• [What is being asked] Repeat exactly the lines of the listing below, please, starting with the first and ending with the line containing "setup reg to"; leave out the rest.

• [Task material]
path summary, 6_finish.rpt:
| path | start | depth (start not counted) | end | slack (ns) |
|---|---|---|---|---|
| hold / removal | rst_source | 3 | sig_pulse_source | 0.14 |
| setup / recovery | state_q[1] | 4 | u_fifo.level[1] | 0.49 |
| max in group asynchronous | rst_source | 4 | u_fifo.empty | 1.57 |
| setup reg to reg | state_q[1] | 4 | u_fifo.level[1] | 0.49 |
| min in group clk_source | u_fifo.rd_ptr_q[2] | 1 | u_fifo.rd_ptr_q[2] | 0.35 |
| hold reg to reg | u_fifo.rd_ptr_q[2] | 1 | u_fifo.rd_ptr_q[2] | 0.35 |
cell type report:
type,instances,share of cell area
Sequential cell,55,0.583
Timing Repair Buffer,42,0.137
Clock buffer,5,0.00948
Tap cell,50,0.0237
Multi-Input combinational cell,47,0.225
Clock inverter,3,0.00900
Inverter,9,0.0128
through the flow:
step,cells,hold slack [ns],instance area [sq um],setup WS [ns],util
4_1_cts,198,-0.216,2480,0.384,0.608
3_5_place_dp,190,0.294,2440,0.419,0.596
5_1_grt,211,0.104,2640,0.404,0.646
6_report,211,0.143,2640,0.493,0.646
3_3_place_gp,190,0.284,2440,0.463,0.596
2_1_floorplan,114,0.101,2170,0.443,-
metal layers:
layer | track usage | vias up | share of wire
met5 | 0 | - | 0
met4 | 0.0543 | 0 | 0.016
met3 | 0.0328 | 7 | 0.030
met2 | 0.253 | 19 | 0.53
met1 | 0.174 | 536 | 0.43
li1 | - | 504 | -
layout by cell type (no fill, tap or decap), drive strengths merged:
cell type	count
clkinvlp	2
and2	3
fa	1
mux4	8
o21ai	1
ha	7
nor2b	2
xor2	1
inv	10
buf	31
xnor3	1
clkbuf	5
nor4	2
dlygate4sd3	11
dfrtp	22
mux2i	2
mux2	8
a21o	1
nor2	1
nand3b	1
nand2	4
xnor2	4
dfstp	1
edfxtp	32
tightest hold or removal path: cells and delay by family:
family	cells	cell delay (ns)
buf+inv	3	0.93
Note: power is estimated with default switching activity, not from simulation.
==> src/rtl/alu_issue_unit.sv <==
// Issue and writeback stage around a combinational ALU. One execute slot
// feeds the ALU; its result is written back when the consumer accepts it.
// Build option: define ALU_ISSUE_FWD_EN to forward the retiring result into
// the issuing instruction's operands; otherwise dependent instructions stall
// until the producer has written the register file.
module alu_issue_unit
  import alu_pkg::*;
#(
  parameter  int DATA_W    = DATA_W_DEF,
  parameter  int REG_COUNT = 4,
  localparam int AW        = addr_w(REG_COUNT)
) (
  input  logic              clk,
  input  logic              reset,
  // instruction in
  input  logic              in_valid,
  output logic              in_ready,
  input  logic [FUNC_W-1:0] in_func,
  input  logic [AW-1:0]     in_rs,
  input  logic [AW-1:0]     in_rt,
  input  logic [AW-1:0]     in_rd,
  input  logic              in_use_imm,
  input  logic [DATA_W-1:0] in_imm,
  // ALU interface
  output logic [DATA_W-1:0] alu_A,
  output logic [DATA_W-1:0] alu_B,
  output logic [FUNC_W-1:0] alu_FuncCode,
  input  logic [DATA_W-1:0] alu_C,
  input  logic              alu_OverflowFlag,
  // result out
  output logic              res_valid,
  input  logic              res_ready,
  output logic [DATA_W-1:0] res_data,
  output logic [AW-1:0]     res_rd,
  output logic              res_ovf,
  // status / debug
  output logic              ovf_sticky,
  input  logic              ovf_clear,
  input  logic [AW-1:0]     dbg_addr,
  output logic [DATA_W-1:0] dbg_data
);

  logic              ex_valid_q, ex_valid_d;
  logic [DATA_W-1:0] ex_a_q, ex_a_d;
  logic [DATA_W-1:0] ex_b_q, ex_b_d;
  logic [FUNC_W-1:0] ex_func_q, ex_func_d;
  logic [AW-1:0]     ex_rd_q, ex_rd_d;
  logic              ovf_q, ovf_d;

  logic              fire, accept, hazard;
  logic [DATA_W-1:0] rf_a, rf_b;
  logic [DATA_W-1:0] op_a, op_b;

  assign fire = ex_valid_q && res_ready;

  alu_regfile #(
    .DATA_W   (DATA_W),
    .REG_COUNT(REG_COUNT),
    .AW       (AW)
  ) u_rf (
    .clk    (clk),
    .reset  (reset),
    .we     (fire),
    .waddr  (ex_rd_q),
    .wdata  (alu_C),
    .raddr_a(in_rs),
    .raddr_b(in_rt),
    .raddr_d(dbg_addr),
    .rdata_a(rf_a),
    .rdata_b(rf_b),
    .rdata_d(dbg_data)
  );

`ifdef ALU_ISSUE_FWD_EN
  // Operand select: the result retiring this cycle overrides the stale entry.
  always_comb begin
    op_a   = (fire && (in_rs == ex_rd_q)) ? alu_C : rf_a;
    op_b   = (fire && (in_rt == ex_rd_q)) ? alu_C : rf_b;
    hazard = 1'b0;
  end
`else
  // Operand select and stall: any read of the pending destination waits
  // until the producer has retired and the file holds the new value.
  always_comb begin
    op_a   = rf_a;
    op_b   = rf_b;
    hazard = ex_valid_q && ((in_rs == ex_rd_q) || (!in_use_imm && (in_rt == ex_rd_q)));
  end
`endif

  assign in_ready = (!ex_valid_q || fire) && !hazard;
  assign accept   = in_valid && in_ready;

  // Execute slot and sticky overflow next-state.
  always_comb begin
    ex_valid_d = ex_valid_q;
    ex_a_d     = ex_a_q;
    ex_b_d     = ex_b_q;
    ex_func_d  = ex_func_q;
    ex_rd_d    = ex_rd_q;
    if (accept) begin
      ex_valid_d = 1'b1;
      ex_a_d     = op_a;
      ex_b_d     = in_use_imm ? in_imm : op_b;
      ex_func_d  = in_func;
      ex_rd_d    = in_rd;
    end else if (fire) begin
      ex_valid_d = 1'b0;
    end

    // A fresh overflow wins over a clear arriving in the same cycle.
    ovf_d = ovf_q;
    if (ovf_clear)                ovf_d = 1'b0;
    if (fire && alu_OverflowFlag) ovf_d = 1'b1;
  end

  // Execute slot and status registers; reset drops any pending result.
  always_ff @(posedge clk) begin
    if (reset) begin
      ex_valid_q <= 1'b0;
      ex_a_q     <= '0;
      ex_b_q     <= '0;
      ex_func_q  <= '0;
      ex_rd_q    <= '0;
      ovf_q      <= 1'b0;
    end else begin
      ex_valid_q <= ex_valid_d;
      ex_a_q     <= ex_a_d;
      ex_b_q     <= ex_b_d;
      ex_func_q  <= ex_func_d;
      ex_rd_q    <= ex_rd_d;
      ovf_q      <= ovf_d;
    end
  end

  assign alu_A        = ex_a_q;
  assign alu_B        = ex_b_q;
  assign alu_FuncCode = ex_func_q;
  assign res_valid    = ex_valid_q;
  assign res_data     = alu_C;
  assign res_rd       = ex_rd_q;
  assign res_ovf      = alu_OverflowFlag;
  assign ovf_sticky   = ovf_q;

endmodule
--- src/rtl/tlb_op_pkg.sv ---
// Shared types and constants for the CP0-side TLB maintenance initiator.
`ifndef TLB_IDX_BITS
`define TLB_IDX_BITS 4
`endif

package tlb_op_pkg;
  typedef enum logic [1:0] {
    TLBR  = 2'b00,
    TLBWI = 2'b01,
    TLBWR = 2'b10,
    TLBP  = 2'b11
  } tlb_op_t;

  typedef enum logic [1:0] {ST_IDLE, ST_EXEC, ST_DONE} tlb_st_t;

  localparam int          TLB_IDX_W      = `TLB_IDX_BITS;
  localparam logic [31:0] TLB_RAND_RESET = 32'((1 << TLB_IDX_W) - 1);
  localparam logic [15:0] LFSR_SEED      = 16'hACE1;

  typedef struct packed {
    tlb_op_t     op;
    logic [11:0] mask;
    logic [31:0] hi;
    logic [31:0] lo0;
    logic [31:0] lo1;
  } tlb_req_t;
endpackage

• [Result for this exercise]
path summary, 6_finish.rpt:
| path | start | depth (start not counted) | end | slack (ns) |
|---|---|---|---|---|
| hold / removal | rst_source | 3 | sig_pulse_source | 0.14 |
| setup / recovery | state_q[1] | 4 | u_fifo.level[1] | 0.49 |
| max in group asynchronous | rst_source | 4 | u_fifo.empty | 1.57 |
| setup reg to reg | state_q[1] | 4 | u_fifo.level[1] | 0.49 |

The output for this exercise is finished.